We can also use graphical techniques to try to spot balanced payments.

#Crude example plot to highlight matched +/1 amounts
se1a=subset(se,ServiceArea=='Ryde Town Hall' & Amount>0)
se1b=subset(se,ServiceArea=='Ryde Town Hall' & Amount<=0)

require(ggplot2)
g=ggplot() + geom_point(data=se1a, aes(x=Date,y=Amount),pch=1,size=1)
g=g+geom_point(data=se1b, aes(x=Date,y=-Amount),size=3,col='red',pch=2)
g=g+ggtitle('Ryde Town Hall - Energy Payments to Southern Electric (red=-Amount)')+xlab(NULL)+ylab('Amount (£)')
g=g+theme(axis.text.x = element_text(angle = 45, hjust = 1))
g

In this first image, we see payments over time – the red markers are “minus” amounts on the negative payments. Notice that in some cases balanced payments seem to appear on the same day. If the y-value of a red and a black marker are the same, they are balanced in value. The x-axis is time. Where there is a period of equally spaced marks over x with the same y-value, this may represent a regular scheduled payment.

g=ggplot(se1a)+geom_point( aes(x=Date,y=Amount),pch=1,size=1)
g=g+geom_point(data=se1b, aes(x=Date,y=-Amount),size=3,col='red',pch=2)
g=g+facet_wrap(~ExpensesType)
g=g+ggtitle('Ryde Town Hall - Energy Payments to Southern Electric (red=-Amount)')
g=g+xlab(NULL)+ylab('Amount (£)')
g=g+theme(axis.text.x = element_text(angle = 45, hjust = 1))
g

We can also facet out the payments by expense type.

Graphical techniques can often help us spot patterns in the data that might be hard to spot just by looking at rows and columns worth of data. In many cases, it is worthwhile developing visual analysis skills to try out quick analyses “by eye” before trying to implement them as more comprehensive analysis scripts.

Using OpenRefine to Clean Multiple Documents in the Same Way

When working with data that is published on a monthly basis according to the same template, it is often the case that we need to apply the same data cleaning rules to the data each time a new file is released. This recipe shows to use OpenRefine to create a reusable script for cleaning data files that get published month on month according to the same schedule.

To make things a little more concrete, consider this example. Under UK transparency regulations, local councils publish spending data for amounts over £500 on a monthly basis:

To get to the actual download link for the CSV data files requires another click… (example CSV file, if you want to play along…;-)

If we want to get this data into a site such as OpenSpending.org, we need to do a little bit of tidying of the data to get it into the format that OpenSpending expects (see for example The OpenSpending data format). As each new file is released, we need to to clean it as we have cleaned the files before. If you are a confident programmer, you could write a script to handle this process. But what can the rest of us to to try to automate this process and make life a little easier.

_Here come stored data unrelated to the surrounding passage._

==> src/rtl/parking_pkg.sv <==
`default_nettype none
// ============================================================================
//  Module      : parking_pkg
//  Description : Shared widths, FSM state type and the token rule used by both
//                the entry generator and the exit-side verifier.
//  Revision    : 1.0 - initial release
// ============================================================================
package parking_pkg;

  localparam int SPOT_W    = 3;
  localparam int NUM_SPOTS = 8;
  localparam int TOKEN_W   = 3;

  typedef enum logic [1:0] {
    IDLE   = 2'd0,
    CHECK  = 2'd1,
    OPEN   = 2'd2,
    LOCKED = 2'd3
  } state_t;

  // Expected token: spot number XOR pattern rotated right by one.
  // Both ends of the car park call this so they can never disagree.
  function automatic logic [TOKEN_W-1:0] expected_token(
    input logic [SPOT_W-1:0] park,
    input logic [2:0]        pattern
  );
    return park ^ {pattern[0], pattern[2:1]};
  endfunction

endpackage
`default_nettype wire

==> src/rtl/occupancy_map.sv <==
`default_nettype none
// ============================================================================
//  Module      : occupancy_map
//  Description : Per-spot occupied flags. A set and a clear may arrive in the
//                same cycle; the set wins so a freshly parked car is never lost.
//  Revision    : 1.0 - initial release
// ============================================================================
module occupancy_map
  import parking_pkg::*;
(
  input  logic                 clk,
  input  logic                 rst_n,
  input  logic                 i_set_valid,
  input  logic [SPOT_W-1:0]    i_set_idx,
  input  logic                 i_clr_valid,
  input  logic [SPOT_W-1:0]    i_clr_idx,
  output logic [NUM_SPOTS-1:0] o_occupancy
);

  logic [NUM_SPOTS-1:0] r_occ;
  logic [NUM_SPOTS-1:0] w_set_mask;
  logic [NUM_SPOTS-1:0] w_clr_mask;

  // Decode the set/clear requests into one-hot masks.
  always_comb begin
    w_set_mask = '0;
    w_clr_mask = '0;
    if (i_set_valid) w_set_mask[i_set_idx] = 1'b1;
    if (i_clr_valid) w_clr_mask[i_clr_idx] = 1'b1;
  end

  // Clear first, then OR in the set so a same-spot collision ends up occupied.
  always_ff @(posedge clk or negedge rst_n) begin
    if (!rst_n) begin
      r_occ <= '0;
    end else begin
      r_occ <= (r_occ & ~w_clr_mask) | w_set_mask;
    end
  end

  assign o_occupancy = r_occ;

endmodule
`default_nettype wire

==> src/rtl/token_verification.sv <==
`default_nettype none
// ============================================================================
//  Module      : token_verification
//  Description : Exit-side token checker. Validates a departing car's token
//                against the shared token rule and the occupancy map, opens
//                the gate for a timed window on success and locks the exit for
//                a timed penalty after repeated failures.
//  Revision    : 1.0 - initial release
// ============================================================================
module token_verification
  import parking_pkg::*;
#(
  parameter int OPEN_CYCLES = 16,
  parameter int MAX_FAIL    = 3,
  parameter int LOCK_CYCLES = 64
) (
  input  logic                 clk,
  input  logic                 rst_n,
  input  logic                 entry_valid,
  input  logic [SPOT_W-1:0]    entry_park_number,
  input  logic [2:0]           pattern,
  input  logic                 exit_valid,
  input  logic [SPOT_W-1:0]    exit_park_number,
  input  logic [TOKEN_W-1:0]   exit_token,
  output logic                 exit_ready,
  output logic                 gate_open,
  output logic                 grant,
  output logic                 deny,
  output logic                 locked,
  output logic [NUM_SPOTS-1:0] occupancy,
  output logic [2:0]           fail_count
);

  // The timer only ever holds (window length - 1), so log2 of the longer
  // window is enough bits.
  localparam int c_TIMER_MAX = (OPEN_CYCLES > LOCK_CYCLES) ? OPEN_CYCLES : LOCK_CYCLES;
  localparam int c_TIMER_W   = (c_TIMER_MAX > 1) ? $clog2(c_TIMER_MAX) : 1;

  localparam logic [c_TIMER_W-1:0] c_OPEN_LOAD = c_TIMER_W'(OPEN_CYCLES - 1);
  localparam logic [c_TIMER_W-1:0] c_LOCK_LOAD = c_TIMER_W'(LOCK_CYCLES - 1);
  localparam logic [2:0]           c_MAX_FAIL  = 3'(MAX_FAIL);

  state_t                 r_state;
  state_t                 w_state_next;
  logic [SPOT_W-1:0]      r_park;
  logic [TOKEN_W-1:0]     r_token;
  logic [2:0]             r_fail_count;
  logic [2:0]             w_fail_inc;
  logic [c_TIMER_W-1:0]   r_timer;
  logic                   w_timer_done;
  logic                   w_match;
  logic                   w_grant;
  logic [NUM_SPOTS-1:0]   w_occupancy;

  // The check sees the registered map, so an entry landing in the CHECK
  // cycle does not influence that decision.
  assign w_match      = (r_token == expected_token(r_park, pattern)) && w_occupancy[r_park];
  assign w_fail_inc   = (r_fail_count >= c_MAX_FAIL) ? c_MAX_FAIL : (r_fail_count + 3'd1);
  assign w_timer_done = (r_timer == '0);
  assign w_grant      = (r_state == CHECK) && w_match;

  occupancy_map u_occupancy_map (
    .clk         (clk),
    .rst_n       (rst_n),
    .i_set_valid (entry_valid),
    .i_set_idx   (entry_park_number),
    .i_clr_valid (w_grant),
    .i_clr_idx   (r_park),
    .o_occupancy (w_occupancy)
  );

  // State register.
  always_ff @(posedge clk or negedge rst_n) begin
    if (!rst_n) begin
      r_state <= IDLE;
    end else begin
      r_state <= w_state_next;
    end
  end

  // Next-state selection.
  always_comb begin
    w_state_next = r_state;
    case (r_state)
      IDLE:    if (exit_valid) w_state_next = CHECK;
      CHECK: begin
        if (w_match)                       w_state_next = OPEN;
        else if (w_fail_inc == c_MAX_FAIL) w_state_next = LOCKED;
        else                               w_state_next = IDLE;
      end
      OPEN:    if (w_timer_done) w_state_next = IDLE;
      LOCKED:  if (w_timer_done) w_state_next = IDLE;
      default: w_state_next = IDLE;
    endcase
  end

  // Moore-style status outputs plus the CHECK-cycle verdict pulses.
  always_comb begin
    exit_ready = 1'b0;
    gate_open  = 1'b0;
    locked     = 1'b0;
    grant      = 1'b0;
    deny       = 1'b0;
    case (r_state)
      IDLE:    exit_ready = 1'b1;
      CHECK: begin
        grant = w_match;
        deny  = !w_match;
      end
      OPEN:    gate_open = 1'b1;
      LOCKED:  locked    = 1'b1;
      default: exit_ready = 1'b0;
    endcase
  end

  // Request capture, failure counter and window timer.
  always_ff @(posedge clk or negedge rst_n) begin
    if (!rst_n) begin
      r_park       <= '0;
      r_token      <= '0;
      r_fail_count <= '0;
      r_timer      <= '0;
    end else begin
      case (r_state)
        IDLE: begin
          if (exit_valid) begin
            r_park  <= exit_park_number;
            r_token <= exit_token;
          end
        end
        CHECK: begin
          if (w_match) begin
            r_fail_count <= '0;
            r_timer      <= c_OPEN_LOAD;
          end else begin
            r_fail_count <= w_fail_inc;
            if (w_fail_inc == c_MAX_FAIL) r_timer <= c_LOCK_LOAD;
          end
        end
        OPEN: begin
          if (!w_timer_done) r_timer <= r_timer - c_TIMER_W'(1);
        end
        LOCKED: begin
          if (w_timer_done) r_fail_count <= '0;
          else              r_timer      <= r_timer - c_TIMER_W'(1);
        end
        default: r_timer <= '0;
      endcase
    end
  end

  assign occupancy  = w_occupancy;
  assign fail_count = r_fail_count;

endmodule
`default_nettype wire
**config.mk**
```make
export PLATFORM = sky130hd
export DESIGN_NAME = hyper_chan_select
export DESIGN_NICKNAME = d
export VERILOG_FILES = /design/src/rtl/hyper_chan_select_pkg.sv /design/src/rtl/hyper_chan_select_decode.sv /design/src/rtl/hyper_chan_select.sv
export SDC_FILE = /design/constraint.sdc
export NUM_CORES = 1
export LEC_CHECK = 0
export ABC_AREA = 1
export ABC_CLOCK_PERIOD_IN_PS = 2250
export CAP_MARGIN = 15
export CELL_PAD_IN_SITES_DETAIL_PLACEMENT = 0
export CELL_PAD_IN_SITES_GLOBAL_PLACEMENT = 1
export CORE_MARGIN = 2
export CORE_UTILIZATION = 40
export DETAILED_ROUTE_END_ITERATION = 7
export GPL_TIMING_DRIVEN = 1
export PLACE_DENSITY = 0.93
export SLEW_MARGIN = 20
export SYNTH_ARGS = -nofsm -noshare
export SYNTH_HDL_FRONTEND = slang
export SYNTH_HIERARCHICAL = 1
export SYNTH_SLANG_ARGS = --single-unit
export TNS_END_PERCENT = 5
```
**constraint.sdc**
```tcl
create_clock -name clk_i -period 2.25 [get_ports clk_i]
set_input_delay 0.3375 -clock clk_i [delete_from_list [all_inputs] [get_ports clk_i]]
set_output_delay 0.3375 -clock clk_i [all_outputs]
set_load 0.02 [all_outputs]
```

One way is to use OpenRefine’s ability to “replay” cleaning scripts that you have generated before. Here’s an example of how to do just that…

Let’s start by loading the data in from a CSV file on the Isle of Wight local council website – we need to copy the download link URL ourselves:

The recent spending files are in a common format (that is, they have been published according to the same template), which is something we’ll be relying on, so we could load multiple files in at once into one big data file, but in this case I’m going to take each file separately.

OpenRefine makes a good guess at the file format. One minor tweak we might make is to ignore any blank lines (OpenSpending doesn’t like blank lines!).

Here’s what the data looks like once we import it:

OpenSpending expects the data to be presented in a particular way, which is why we need to clean the data a little before we can upload it. For example, OpenSpending likes column names that are free of spaces and punctuation; it requires an amount column that just contains numbers (so no commas in the number to make it more readable!); it requires dates in the format 2013-07-15 (that is, the yyyy-mm-dd format) (and I think it needs this column to be called time?).

Here’s how we can rename the columns:

Rename each column in turn, as required – for example, remove any punctuation, use camelCase (removeing spaces and using capital letters to make work boundaries), or replace spaces with underscores (_).

Let’s look at the amount column – if we select the numeric facet we can see there are lots of things not identified as numbers:

We can preview what the non-numeric values are so we can set about tidying them up…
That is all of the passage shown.